Work instructions: The entries below contain a stretch that opens with the line containing "set qor(clkSlewWorstSetupHoldPaths_ps) 60" and closes with the line containing "set qor(antenna_violating_nets_post_route) 0"; set down that stretch exactly, both ends included, and nothing else.
==*==
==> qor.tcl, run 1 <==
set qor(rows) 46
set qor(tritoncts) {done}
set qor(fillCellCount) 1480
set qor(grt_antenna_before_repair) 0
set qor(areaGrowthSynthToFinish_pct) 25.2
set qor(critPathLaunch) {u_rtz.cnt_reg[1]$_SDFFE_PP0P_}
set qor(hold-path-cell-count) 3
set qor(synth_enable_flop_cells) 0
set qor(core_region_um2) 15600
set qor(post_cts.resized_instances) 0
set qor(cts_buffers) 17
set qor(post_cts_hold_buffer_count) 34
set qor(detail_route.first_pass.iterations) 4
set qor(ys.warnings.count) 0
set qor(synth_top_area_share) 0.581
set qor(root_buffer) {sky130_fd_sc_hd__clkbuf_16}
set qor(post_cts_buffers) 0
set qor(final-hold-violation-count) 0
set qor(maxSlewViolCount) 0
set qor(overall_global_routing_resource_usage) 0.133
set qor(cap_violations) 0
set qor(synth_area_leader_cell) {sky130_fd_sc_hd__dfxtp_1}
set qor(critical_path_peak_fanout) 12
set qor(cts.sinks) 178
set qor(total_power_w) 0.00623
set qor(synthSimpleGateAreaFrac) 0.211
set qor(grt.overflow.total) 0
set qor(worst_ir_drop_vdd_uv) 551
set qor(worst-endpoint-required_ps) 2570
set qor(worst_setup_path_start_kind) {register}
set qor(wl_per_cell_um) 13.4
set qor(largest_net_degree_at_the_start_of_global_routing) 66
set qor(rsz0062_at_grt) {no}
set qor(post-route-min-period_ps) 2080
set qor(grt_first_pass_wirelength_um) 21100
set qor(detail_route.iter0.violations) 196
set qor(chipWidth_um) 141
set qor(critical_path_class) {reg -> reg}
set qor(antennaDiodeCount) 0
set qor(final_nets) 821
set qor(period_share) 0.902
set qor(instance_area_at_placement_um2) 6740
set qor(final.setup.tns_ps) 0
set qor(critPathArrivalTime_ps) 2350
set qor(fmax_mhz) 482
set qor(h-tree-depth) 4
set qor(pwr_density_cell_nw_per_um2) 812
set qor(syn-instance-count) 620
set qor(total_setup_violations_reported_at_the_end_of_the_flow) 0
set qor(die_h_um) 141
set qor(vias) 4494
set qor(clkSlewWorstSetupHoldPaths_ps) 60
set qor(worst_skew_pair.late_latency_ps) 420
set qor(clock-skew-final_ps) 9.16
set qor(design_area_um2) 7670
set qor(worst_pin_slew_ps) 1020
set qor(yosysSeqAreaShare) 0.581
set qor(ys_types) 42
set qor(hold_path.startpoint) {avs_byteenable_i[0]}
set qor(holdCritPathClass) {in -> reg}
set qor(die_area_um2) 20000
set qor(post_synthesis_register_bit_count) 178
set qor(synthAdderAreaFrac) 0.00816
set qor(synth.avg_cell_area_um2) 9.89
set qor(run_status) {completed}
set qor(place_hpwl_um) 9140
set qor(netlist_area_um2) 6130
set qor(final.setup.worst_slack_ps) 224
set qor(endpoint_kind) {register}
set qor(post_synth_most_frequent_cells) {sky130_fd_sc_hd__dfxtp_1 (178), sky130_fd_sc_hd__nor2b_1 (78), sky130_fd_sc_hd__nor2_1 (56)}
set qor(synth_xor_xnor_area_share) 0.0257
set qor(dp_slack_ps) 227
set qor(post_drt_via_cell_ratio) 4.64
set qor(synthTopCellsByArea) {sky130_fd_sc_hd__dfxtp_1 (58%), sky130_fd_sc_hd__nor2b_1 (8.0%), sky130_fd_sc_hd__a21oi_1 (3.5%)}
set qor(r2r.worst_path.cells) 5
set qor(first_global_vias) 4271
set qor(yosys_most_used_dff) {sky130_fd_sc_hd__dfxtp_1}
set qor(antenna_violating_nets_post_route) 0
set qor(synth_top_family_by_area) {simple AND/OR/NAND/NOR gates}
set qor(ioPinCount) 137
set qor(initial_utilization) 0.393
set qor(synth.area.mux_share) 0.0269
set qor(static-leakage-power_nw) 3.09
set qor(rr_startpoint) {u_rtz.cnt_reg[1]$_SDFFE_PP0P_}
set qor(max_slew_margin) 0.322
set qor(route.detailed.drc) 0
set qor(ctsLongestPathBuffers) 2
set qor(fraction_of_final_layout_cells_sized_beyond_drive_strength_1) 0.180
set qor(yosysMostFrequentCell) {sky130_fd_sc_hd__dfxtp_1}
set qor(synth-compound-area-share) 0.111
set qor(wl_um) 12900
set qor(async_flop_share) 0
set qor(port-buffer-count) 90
`src/cas_pkg.sv`:
```
`timescale 1ns/100ps
`default_nettype none

package cas_pkg;

   localparam int DATA_W = 8;
   localparam int FADDR_W = 7;
   localparam int FILE_DEPTH = 128;
   localparam int BUS_AW = 8;

   // Bus map: file registers of the current bank sit at 8'h00..8'h7f
   localparam logic [7:0] REG_WORK_OFS = 8'h80;
   localparam logic [7:0] REG_STATUS_OFS = 8'h81;
   localparam logic [7:0] REG_CORE_OFS = 8'h82;

   // Status bit positions
   localparam int ST_C = 0;
   localparam int ST_DC = 1;
   localparam int ST_Z = 2;
   localparam int ST_PD = 3;
   localparam int ST_TO = 4;

   localparam logic [7:0] STATUS_RST = 8'h18;
   localparam logic [7:0] STATUS_WR_MASK = 8'h07;
   localparam logic [7:0] WORK_RST = 8'h00;
   localparam logic [7:0] DEC_STEP = 8'h01;
   localparam logic [7:0] ZERO_BYTE = 8'h00;

   typedef enum logic [2:0] {
      CAS_OP_NOP = 3'b000,
      CAS_OP_DEC = 3'b001,
      CAS_OP_CLEAR_WORK_REG_OP = 3'b010,
      CAS_OP_RRF = 3'b011,
      CAS_OP_SUB_FROM_LITERAL_OP = 3'b100,
      CAS_OP_SUB_FROM_FILE_OP = 3'b101,
      CAS_OP_SLEEP = 3'b110
   } cas_op_t;

   typedef enum logic {
      CAS_RUN = 1'b0,
      CAS_ASLEEP = 1'b1
   } cas_state_t;

   // Returns {carry, digit_carry, a - b}; carry means no borrow
   function automatic logic [9:0] cas_sub(input logic [7:0] a, input logic [7:0] b);
      logic [7:0] diff;
      diff = a - b;
      return {(b <= a), (b[3:0] <= a[3:0]), diff};
   endfunction : cas_sub

endpackage : cas_pkg

module cas_alu (
   input wire cas_pkg::cas_op_t op,
   input wire logic [7:0] file_val,
   input wire logic [7:0] work_val,
   input wire logic [7:0] literal,
   input wire logic carry_in,
   output logic [7:0] result,
   output logic c_out,
   output logic dc_out,
   output logic wr_c,
   output logic wr_dc,
   output logic wr_z,
   output logic res_valid
);
   import cas_pkg::*;

   logic [9:0] sub_res;

   always_comb begin
      sub_res = cas_sub(file_val, work_val);
      result = ZERO_BYTE;
      c_out = carry_in;
      dc_out = 1'h0;
      wr_c = 1'h0;
      wr_dc = 1'h0;
      wr_z = 1'h0;
      res_valid = 1'h0;
      case (op)
         CAS_OP_DEC: begin
            result = file_val - DEC_STEP;
            wr_z = 1'h1;
            res_valid = 1'h1;
         end
         CAS_OP_CLEAR_WORK_REG_OP: begin
            result = ZERO_BYTE;
            wr_z = 1'h1;
            res_valid = 1'h1;
         end
         CAS_OP_RRF: begin
            result = {carry_in, file_val[7:1]};
            c_out = file_val[0];
            wr_c = 1'h1;
            res_valid = 1'h1;
         end
         CAS_OP_SUB_FROM_LITERAL_OP: begin
            sub_res = cas_sub(literal, work_val);
            {c_out, dc_out, result} = sub_res;
            wr_c = 1'h1;
            wr_dc = 1'h1;
            wr_z = 1'h1;
            res_valid = 1'h1;
         end
         CAS_OP_SUB_FROM_FILE_OP: begin
            {c_out, dc_out, result} = sub_res;
            wr_c = 1'h1;
            wr_dc = 1'h1;
            wr_z = 1'h1;
            res_valid = 1'h1;
         end
         default: begin
            result = ZERO_BYTE;
         end
      endcase
   end

endmodule : cas_alu

`default_nettype wire

```
`src/cas_core_exec.sv`:
```
// Behaviour
// - Decrement file register; only zero flag changes
// - Clear working register and set zero
// - Rotate right through carry; only carry changes
// - Rotate result to working or file register
// - Literal minus working; carry means no borrow
// - Digit carry from low nibbles; zero updated
// - Literal is eight-bit unsigned, 0 to 255
// - File minus working; carry, digit carry, zero
// - Difference to working or file register
// - Sleep clears watchdog, sets timeout, clears powerdown
// - Sleep halts core with oscillator stopped
//
// The placing of the registers and the strobed register port were decided locally.
`timescale 1ns/100ps
`default_nettype none

module cas_core_exec (
   input wire logic clock,
   input wire logic clk_en,
   input wire logic sys_rst,
   input wire logic op_valid,
   input wire cas_pkg::cas_op_t op_code,
   input wire logic [cas_pkg::FADDR_W-1:0] op_faddr,
   input wire logic op_dest,
   input wire logic [cas_pkg::DATA_W-1:0] op_literal,
   input wire logic wake_pin,
   input wire logic [cas_pkg::BUS_AW-1:0] bus_addr,
   input wire logic [cas_pkg::DATA_W-1:0] bus_wdata,
   input wire logic bus_wr,
   input wire logic bus_rd,
   output logic [cas_pkg::DATA_W-1:0] bus_rdata,
   output logic [cas_pkg::DATA_W-1:0] work_reg,
   output logic [cas_pkg::DATA_W-1:0] status_reg,
   output logic osc_stop,
   output logic wdt_clear
);
   import cas_pkg::*;

   logic [DATA_W-1:0] file_mem [FILE_DEPTH];
   cas_state_t state;
   cas_state_t next_state;
   logic [1:0] wake_sync;
   logic [DATA_W-1:0] next_work_reg;
   logic [DATA_W-1:0] next_status_reg;
   logic [DATA_W-1:0] next_bus_rdata;
   logic next_osc_stop;
   logic next_wdt_clear;
   logic next_fwr_en;
   logic [FADDR_W-1:0] next_fwr_addr;
   logic [DATA_W-1:0] next_fwr_data;
   logic take;
   logic [DATA_W-1:0] file_val;
   logic [DATA_W-1:0] alu_result;
   logic alu_c;
   logic alu_dc;
   logic alu_wr_c;
   logic alu_wr_dc;
   logic alu_wr_z;
   logic alu_valid;
   logic bus_file_sel;

   // No instruction is taken while asleep
   assign take = op_valid && (state == CAS_RUN);
   // Seven-bit operand addresses the current bank
   assign file_val = file_mem[op_faddr];
   assign bus_file_sel = (bus_addr[7] == 1'h0);

   cas_alu u_alu (
      .op(op_code),
      .file_val(file_val),
      .work_val(work_reg),
      .literal(op_literal),
      .carry_in(status_reg[ST_C]),
      .result(alu_result),
      .c_out(alu_c),
      .dc_out(alu_dc),
      .wr_c(alu_wr_c),
      .wr_dc(alu_wr_dc),
      .wr_z(alu_wr_z),
      .res_valid(alu_valid)
   );

   // Wake pin synchroniser
   always_ff @(posedge clock) begin
      if (sys_rst) begin
         wake_sync <= 2'h0;
      end else if (clk_en) begin
         wake_sync <= {wake_sync[0], wake_pin};
      end
   end

   // Sleep state and oscillator stop
   always_comb begin
      next_state = state;
      next_osc_stop = osc_stop;
      next_wdt_clear = 1'h0;
      case (state)
         CAS_RUN: begin
            if (take && op_code == CAS_OP_SLEEP) begin
               next_state = CAS_ASLEEP;
               next_osc_stop = 1'h1;
               next_wdt_clear = 1'h1;
            end
         end
         CAS_ASLEEP: begin
            if (wake_sync[1]) begin
               next_state = CAS_RUN;
               next_osc_stop = 1'h0;
            end
         end
         default: begin
            next_state = CAS_RUN;
            next_osc_stop = 1'h0;
         end
      endcase
   end

   always_ff @(posedge clock) begin
      if (sys_rst) begin
         state <= CAS_RUN;
         osc_stop <= 1'h0;
         wdt_clear <= 1'h0;
      end else if (clk_en) begin
         state <= next_state;
         osc_stop <= next_osc_stop;
         wdt_clear <= next_wdt_clear;
      end
   end

   // Working register, status and file write port
   always_comb begin
      next_work_reg = work_reg;
      next_status_reg = status_reg;
      next_fwr_en = 1'h0;
      next_fwr_addr = bus_addr[FADDR_W-1:0];
      next_fwr_data = bus_wdata;
      if (bus_wr) begin
         if (bus_file_sel) begin
            next_fwr_en = 1'h1;
         end else if (bus_addr == REG_WORK_OFS) begin
            next_work_reg = bus_wdata;
         end else if (bus_addr == REG_STATUS_OFS) begin
            next_status_reg = (status_reg & ~STATUS_WR_MASK) | (bus_wdata & STATUS_WR_MASK);
         end
      end
      if (take && alu_valid) begin
         if (op_dest && op_code != CAS_OP_CLEAR_WORK_REG_OP && op_code != CAS_OP_SUB_FROM_LITERAL_OP) begin
            next_fwr_en = 1'h1;
            next_fwr_addr = op_faddr;
            next_fwr_data = alu_result;
         end else begin
            next_work_reg = alu_result;
         end
         // Carry only where the operation owns it
         if (alu_wr_c) begin
            next_status_reg[ST_C] = alu_c;
         end
         if (alu_wr_dc) begin
            next_status_reg[ST_DC] = alu_dc;
         end
         if (alu_wr_z) begin
            next_status_reg[ST_Z] = (alu_result == ZERO_BYTE);
         end
      end
      if (take && op_code == CAS_OP_SLEEP) begin
         next_status_reg[ST_TO] = 1'h1;
         next_status_reg[ST_PD] = 1'h0;
      end
   end

   always_ff @(posedge clock) begin
      if (sys_rst) begin
         work_reg <= WORK_RST;
         status_reg <= STATUS_RST;
      end else if (clk_en) begin
         work_reg <= next_work_reg;
         status_reg <= next_status_reg;
      end
   end

   always_ff @(posedge clock) begin
      if (clk_en && next_fwr_en) begin
         file_mem[next_fwr_addr] <= next_fwr_data;
      end
   end

   // Read data stand one cycle only
   always_comb begin
      next_bus_rdata = ZERO_BYTE;
      if (bus_rd) begin
         if (bus_file_sel) begin
            next_bus_rdata = file_mem[bus_addr[FADDR_W-1:0]];
         end else if (bus_addr == REG_WORK_OFS) begin
            next_bus_rdata = work_reg;
         end else if (bus_addr == REG_STATUS_OFS) begin
            next_bus_rdata = status_reg;
         end else if (bus_addr == REG_CORE_OFS) begin
            next_bus_rdata = {7'h00, osc_stop};
         end
      end
   end

   always_ff @(posedge clock) begin
      if (sys_rst) begin
         bus_rdata <= ZERO_BYTE;
      end else if (clk_en) begin
         bus_rdata <= next_bus_rdata;
      end
   end

   AST_DEC_WORK: assert property (@(posedge clock) disable iff (sys_rst)
      clk_en && take && op_code == CAS_OP_DEC && !op_dest && !bus_wr
      |=> work_reg == $past(file_val) - 8'h01 && status_reg[1:0] == $past(status_reg[1:0])
         && status_reg[ST_Z] == (work_reg == 8'h00))
      else $error("decrement result or flags wrong");

   AST_CLEAR_WORK_REG_OP: assert property (@(posedge clock) disable iff (sys_rst)
      clk_en && take && op_code == CAS_OP_CLEAR_WORK_REG_OP
      |=> work_reg == 8'h00 && status_reg[ST_Z] && $stable(status_reg[ST_DC])
         && $stable(status_reg[ST_C]) && $stable(status_reg[ST_TO]))
      else $error("clear working register wrong");

   AST_RRF_CARRY: assert property (@(posedge clock) disable iff (sys_rst)
      clk_en && take && op_code == CAS_OP_RRF && !bus_wr
      |=> status_reg[ST_C] == $past(file_val[0]) && $stable(status_reg[ST_Z])
         && $stable(status_reg[ST_DC]))
      else $error("rotate carry wrong");

   AST_RRF_VALUE: assert property (@(posedge clock) disable iff (sys_rst)
      clk_en && take && op_code == CAS_OP_RRF && !op_dest
      |=> work_reg == {$past(status_reg[ST_C]), $past(file_val[7:1])})
      else $error("rotate value wrong");

   AST_DEST_FILE: assert property (@(posedge clock) disable iff (sys_rst)
      clk_en && take && op_dest && !bus_wr
      && (op_code == CAS_OP_RRF || op_code == CAS_OP_DEC || op_code == CAS_OP_SUB_FROM_FILE_OP)
      |-> next_fwr_en && next_fwr_addr == op_faddr ##1 $stable(work_reg))
      else $error("file destination not honoured");

   AST_SUB_FROM_LITERAL_OP: assert property (@(posedge clock) disable iff (sys_rst)
      clk_en && take && op_code == CAS_OP_SUB_FROM_LITERAL_OP
      |=> work_reg == $past(op_literal) - $past(work_reg)
         && status_reg[ST_C] == ($past(work_reg) <= $past(op_literal)))
      else $error("literal subtract wrong");

   // Digit carry and zero on literal subtract
   AST_SUB_FROM_LITERAL_OP_DC: assert property (@(posedge clock) disable iff (sys_rst)
      clk_en && take && op_code == CAS_OP_SUB_FROM_LITERAL_OP
      |=> status_reg[ST_DC] == ($past(work_reg[3:0]) <= $past(op_literal[3:0]))
         && status_reg[ST_Z] == (work_reg == 8'h00))
      else $error("literal subtract digit carry wrong");

   AST_SUB_FROM_FILE_OP: assert property (@(posedge clock) disable iff (sys_rst)
      clk_en && take && op_code == CAS_OP_SUB_FROM_FILE_OP && !op_dest && !bus_wr
      |=> work_reg == $past(file_val) - $past(work_reg)
         && status_reg[ST_C] == ($past(work_reg) <= $past(file_val))
         && status_reg[ST_DC] == ($past(work_reg[3:0]) <= $past(file_val[3:0])))
      else $error("file subtract wrong");

   AST_SLEEP_STATUS: assert property (@(posedge clock) disable iff (sys_rst)
      clk_en && take && op_code == CAS_OP_SLEEP
      |=> status_reg[ST_TO] && !status_reg[ST_PD] && wdt_clear)
      else $error("sleep status or watchdog clear wrong");

   AST_SLEEP_HALT: assert property (@(posedge clock) disable iff (sys_rst)
      clk_en && osc_stop && !wake_sync[1] && !bus_wr |=> osc_stop && $stable(work_reg))
      else $error("core ran while asleep");

   AST_ASLEEP_IDLE: assert property (@(posedge clock) disable iff (sys_rst)
      osc_stop |-> !take && state == CAS_ASLEEP)
      else $error("instruction taken while asleep");

   AST_SUB_FROM_FILE_OP_FILE: assert property (@(posedge clock) disable iff (sys_rst)
      clk_en && take && op_code == CAS_OP_SUB_FROM_FILE_OP && op_dest && !bus_wr
      |-> next_fwr_en && next_fwr_data == file_val - work_reg ##1 $stable(work_reg))
      else $error("file subtract destination wrong");

   AST_SUB_FROM_LITERAL_OP_LIT_MAX: assert property (@(posedge clock) disable iff (sys_rst)
      clk_en && take && op_code == CAS_OP_SUB_FROM_LITERAL_OP && op_literal == 8'hff
      |=> status_reg[ST_C] && work_reg == 8'hff - $past(work_reg))
      else $error("full-range literal treated as signed");

   AST_WDT_PULSE: assert property (@(posedge clock) disable iff (sys_rst)
      clk_en && wdt_clear |=> !wdt_clear)
      else $error("watchdog clear longer than one cycle");

endmodule : cas_core_exec

`default_nettype wire

```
==*==
Answer space:
set qor(clkSlewWorstSetupHoldPaths_ps) 60
set qor(worst_skew_pair.late_latency_ps) 420
set qor(clock-skew-final_ps) 9.16
set qor(design_area_um2) 7670
set qor(worst_pin_slew_ps) 1020
set qor(yosysSeqAreaShare) 0.581
set qor(ys_types) 42
set qor(hold_path.startpoint) {avs_byteenable_i[0]}
set qor(holdCritPathClass) {in -> reg}
set qor(die_area_um2) 20000
set qor(post_synthesis_register_bit_count) 178
set qor(synthAdderAreaFrac) 0.00816
set qor(synth.avg_cell_area_um2) 9.89
set qor(run_status) {completed}
set qor(place_hpwl_um) 9140
set qor(netlist_area_um2) 6130
set qor(final.setup.worst_slack_ps) 224
set qor(endpoint_kind) {register}
set qor(post_synth_most_frequent_cells) {sky130_fd_sc_hd__dfxtp_1 (178), sky130_fd_sc_hd__nor2b_1 (78), sky130_fd_sc_hd__nor2_1 (56)}
set qor(synth_xor_xnor_area_share) 0.0257
set qor(dp_slack_ps) 227
set qor(post_drt_via_cell_ratio) 4.64
set qor(synthTopCellsByArea) {sky130_fd_sc_hd__dfxtp_1 (58%), sky130_fd_sc_hd__nor2b_1 (8.0%), sky130_fd_sc_hd__a21oi_1 (3.5%)}
set qor(r2r.worst_path.cells) 5
set qor(first_global_vias) 4271
set qor(yosys_most_used_dff) {sky130_fd_sc_hd__dfxtp_1}
set qor(antenna_violating_nets_post_route) 0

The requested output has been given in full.